§ **TASK DESCRIPTION**
Could you reproduce all of the following entries exactly?

::::::

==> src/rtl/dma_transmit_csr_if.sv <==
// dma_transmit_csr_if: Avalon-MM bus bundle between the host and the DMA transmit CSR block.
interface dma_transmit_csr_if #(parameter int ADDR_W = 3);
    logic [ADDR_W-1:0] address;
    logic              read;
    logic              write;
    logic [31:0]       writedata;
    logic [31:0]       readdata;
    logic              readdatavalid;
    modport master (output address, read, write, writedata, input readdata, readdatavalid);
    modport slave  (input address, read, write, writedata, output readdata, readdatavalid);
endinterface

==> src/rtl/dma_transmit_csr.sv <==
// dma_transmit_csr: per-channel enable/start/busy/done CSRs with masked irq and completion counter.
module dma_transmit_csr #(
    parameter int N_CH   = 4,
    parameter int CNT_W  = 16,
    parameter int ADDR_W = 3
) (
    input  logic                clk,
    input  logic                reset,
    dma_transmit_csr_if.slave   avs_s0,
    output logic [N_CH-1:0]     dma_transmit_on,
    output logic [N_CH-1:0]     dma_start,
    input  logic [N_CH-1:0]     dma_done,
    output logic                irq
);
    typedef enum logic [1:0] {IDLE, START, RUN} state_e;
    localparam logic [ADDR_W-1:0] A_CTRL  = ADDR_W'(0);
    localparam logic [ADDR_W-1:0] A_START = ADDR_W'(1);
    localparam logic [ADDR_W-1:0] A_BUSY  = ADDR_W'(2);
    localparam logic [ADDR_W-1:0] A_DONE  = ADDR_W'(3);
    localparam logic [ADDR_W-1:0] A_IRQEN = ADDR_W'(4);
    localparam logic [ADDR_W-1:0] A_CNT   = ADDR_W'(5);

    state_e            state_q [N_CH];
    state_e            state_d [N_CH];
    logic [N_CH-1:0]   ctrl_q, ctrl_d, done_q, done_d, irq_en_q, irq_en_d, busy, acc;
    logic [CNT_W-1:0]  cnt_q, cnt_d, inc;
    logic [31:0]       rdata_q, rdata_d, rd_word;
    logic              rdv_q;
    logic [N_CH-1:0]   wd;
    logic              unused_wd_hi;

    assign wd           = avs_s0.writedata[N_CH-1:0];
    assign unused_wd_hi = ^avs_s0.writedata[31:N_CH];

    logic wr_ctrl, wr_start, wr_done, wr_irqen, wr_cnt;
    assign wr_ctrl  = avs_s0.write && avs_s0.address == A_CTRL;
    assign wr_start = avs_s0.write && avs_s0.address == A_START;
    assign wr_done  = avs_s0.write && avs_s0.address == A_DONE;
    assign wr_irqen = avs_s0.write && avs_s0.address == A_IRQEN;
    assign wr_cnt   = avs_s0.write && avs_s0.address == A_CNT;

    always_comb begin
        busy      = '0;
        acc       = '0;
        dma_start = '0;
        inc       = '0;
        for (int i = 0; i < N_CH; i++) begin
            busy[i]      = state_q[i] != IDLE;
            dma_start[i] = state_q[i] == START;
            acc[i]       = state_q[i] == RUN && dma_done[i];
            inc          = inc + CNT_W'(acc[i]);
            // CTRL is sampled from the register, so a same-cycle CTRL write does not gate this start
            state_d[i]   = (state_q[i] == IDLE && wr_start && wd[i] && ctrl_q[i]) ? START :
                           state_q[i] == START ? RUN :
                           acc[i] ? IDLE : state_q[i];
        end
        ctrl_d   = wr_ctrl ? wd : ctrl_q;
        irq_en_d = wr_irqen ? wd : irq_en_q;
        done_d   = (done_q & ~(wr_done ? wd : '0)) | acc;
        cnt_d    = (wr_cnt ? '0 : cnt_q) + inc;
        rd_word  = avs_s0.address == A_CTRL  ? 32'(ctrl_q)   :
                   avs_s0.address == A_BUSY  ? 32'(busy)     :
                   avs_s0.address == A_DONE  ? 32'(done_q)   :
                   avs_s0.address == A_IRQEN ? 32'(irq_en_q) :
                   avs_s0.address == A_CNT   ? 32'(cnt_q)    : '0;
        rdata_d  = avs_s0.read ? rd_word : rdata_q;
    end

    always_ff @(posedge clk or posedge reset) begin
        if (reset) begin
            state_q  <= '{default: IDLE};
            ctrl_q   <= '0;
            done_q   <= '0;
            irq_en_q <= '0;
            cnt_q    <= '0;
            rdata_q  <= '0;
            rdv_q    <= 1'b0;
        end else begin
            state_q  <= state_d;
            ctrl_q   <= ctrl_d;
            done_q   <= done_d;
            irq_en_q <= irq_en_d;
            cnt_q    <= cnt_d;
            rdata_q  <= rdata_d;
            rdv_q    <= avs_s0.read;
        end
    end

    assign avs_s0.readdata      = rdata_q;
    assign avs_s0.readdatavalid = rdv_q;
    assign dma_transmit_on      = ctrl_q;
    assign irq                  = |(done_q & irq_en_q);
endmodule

::::::

§ **ANSWER TO THE EXERCISE**
==> src/rtl/dma_transmit_csr_if.sv <==
// dma_transmit_csr_if: Avalon-MM bus bundle between the host and the DMA transmit CSR block.
interface dma_transmit_csr_if #(parameter int ADDR_W = 3);
    logic [ADDR_W-1:0] address;
    logic              read;
    logic              write;
    logic [31:0]       writedata;
    logic [31:0]       readdata;
    logic              readdatavalid;
    modport master (output address, read, write, writedata, input readdata, readdatavalid);
    modport slave  (input address, read, write, writedata, output readdata, readdatavalid);
endinterface

==> src/rtl/dma_transmit_csr.sv <==
// dma_transmit_csr: per-channel enable/start/busy/done CSRs with masked irq and completion counter.
module dma_transmit_csr #(
    parameter int N_CH   = 4,
    parameter int CNT_W  = 16,
    parameter int ADDR_W = 3
) (
    input  logic                clk,
    input  logic                reset,
    dma_transmit_csr_if.slave   avs_s0,
    output logic [N_CH-1:0]     dma_transmit_on,
    output logic [N_CH-1:0]     dma_start,
    input  logic [N_CH-1:0]     dma_done,
    output logic                irq
);
    typedef enum logic [1:0] {IDLE, START, RUN} state_e;
    localparam logic [ADDR_W-1:0] A_CTRL  = ADDR_W'(0);
    localparam logic [ADDR_W-1:0] A_START = ADDR_W'(1);
    localparam logic [ADDR_W-1:0] A_BUSY  = ADDR_W'(2);
    localparam logic [ADDR_W-1:0] A_DONE  = ADDR_W'(3);
    localparam logic [ADDR_W-1:0] A_IRQEN = ADDR_W'(4);
    localparam logic [ADDR_W-1:0] A_CNT   = ADDR_W'(5);

    state_e            state_q [N_CH];
    state_e            state_d [N_CH];
    logic [N_CH-1:0]   ctrl_q, ctrl_d, done_q, done_d, irq_en_q, irq_en_d, busy, acc;
    logic [CNT_W-1:0]  cnt_q, cnt_d, inc;
    logic [31:0]       rdata_q, rdata_d, rd_word;
    logic              rdv_q;
    logic [N_CH-1:0]   wd;
    logic              unused_wd_hi;

    assign wd           = avs_s0.writedata[N_CH-1:0];
    assign unused_wd_hi = ^avs_s0.writedata[31:N_CH];

    logic wr_ctrl, wr_start, wr_done, wr_irqen, wr_cnt;
    assign wr_ctrl  = avs_s0.write && avs_s0.address == A_CTRL;
    assign wr_start = avs_s0.write && avs_s0.address == A_START;
    assign wr_done  = avs_s0.write && avs_s0.address == A_DONE;
    assign wr_irqen = avs_s0.write && avs_s0.address == A_IRQEN;
    assign wr_cnt   = avs_s0.write && avs_s0.address == A_CNT;

    always_comb begin
        busy      = '0;
        acc       = '0;
        dma_start = '0;
        inc       = '0;
        for (int i = 0; i < N_CH; i++) begin
            busy[i]      = state_q[i] != IDLE;
            dma_start[i] = state_q[i] == START;
            acc[i]       = state_q[i] == RUN && dma_done[i];
            inc          = inc + CNT_W'(acc[i]);
            // CTRL is sampled from the register, so a same-cycle CTRL write does not gate this start
            state_d[i]   = (state_q[i] == IDLE && wr_start && wd[i] && ctrl_q[i]) ? START :
                           state_q[i] == START ? RUN :
                           acc[i] ? IDLE : state_q[i];
        end
        ctrl_d   = wr_ctrl ? wd : ctrl_q;
        irq_en_d = wr_irqen ? wd : irq_en_q;
        done_d   = (done_q & ~(wr_done ? wd : '0)) | acc;
        cnt_d    = (wr_cnt ? '0 : cnt_q) + inc;
        rd_word  = avs_s0.address == A_CTRL  ? 32'(ctrl_q)   :
                   avs_s0.address == A_BUSY  ? 32'(busy)     :
                   avs_s0.address == A_DONE  ? 32'(done_q)   :
                   avs_s0.address == A_IRQEN ? 32'(irq_en_q) :
                   avs_s0.address == A_CNT   ? 32'(cnt_q)    : '0;
        rdata_d  = avs_s0.read ? rd_word : rdata_q;
    end

    always_ff @(posedge clk or posedge reset) begin
        if (reset) begin
            state_q  <= '{default: IDLE};
            ctrl_q   <= '0;
            done_q   <= '0;
            irq_en_q <= '0;
            cnt_q    <= '0;
            rdata_q  <= '0;
            rdv_q    <= 1'b0;
        end else begin
            state_q  <= state_d;
            ctrl_q   <= ctrl_d;
            done_q   <= done_d;
            irq_en_q <= irq_en_d;
            cnt_q    <= cnt_d;
            rdata_q  <= rdata_d;
            rdv_q    <= avs_s0.read;
        end
    end

    assign avs_s0.readdata      = rdata_q;
    assign avs_s0.readdatavalid = rdv_q;
    assign dma_transmit_on      = ctrl_q;
    assign irq                  = |(done_q & irq_en_q);
endmodule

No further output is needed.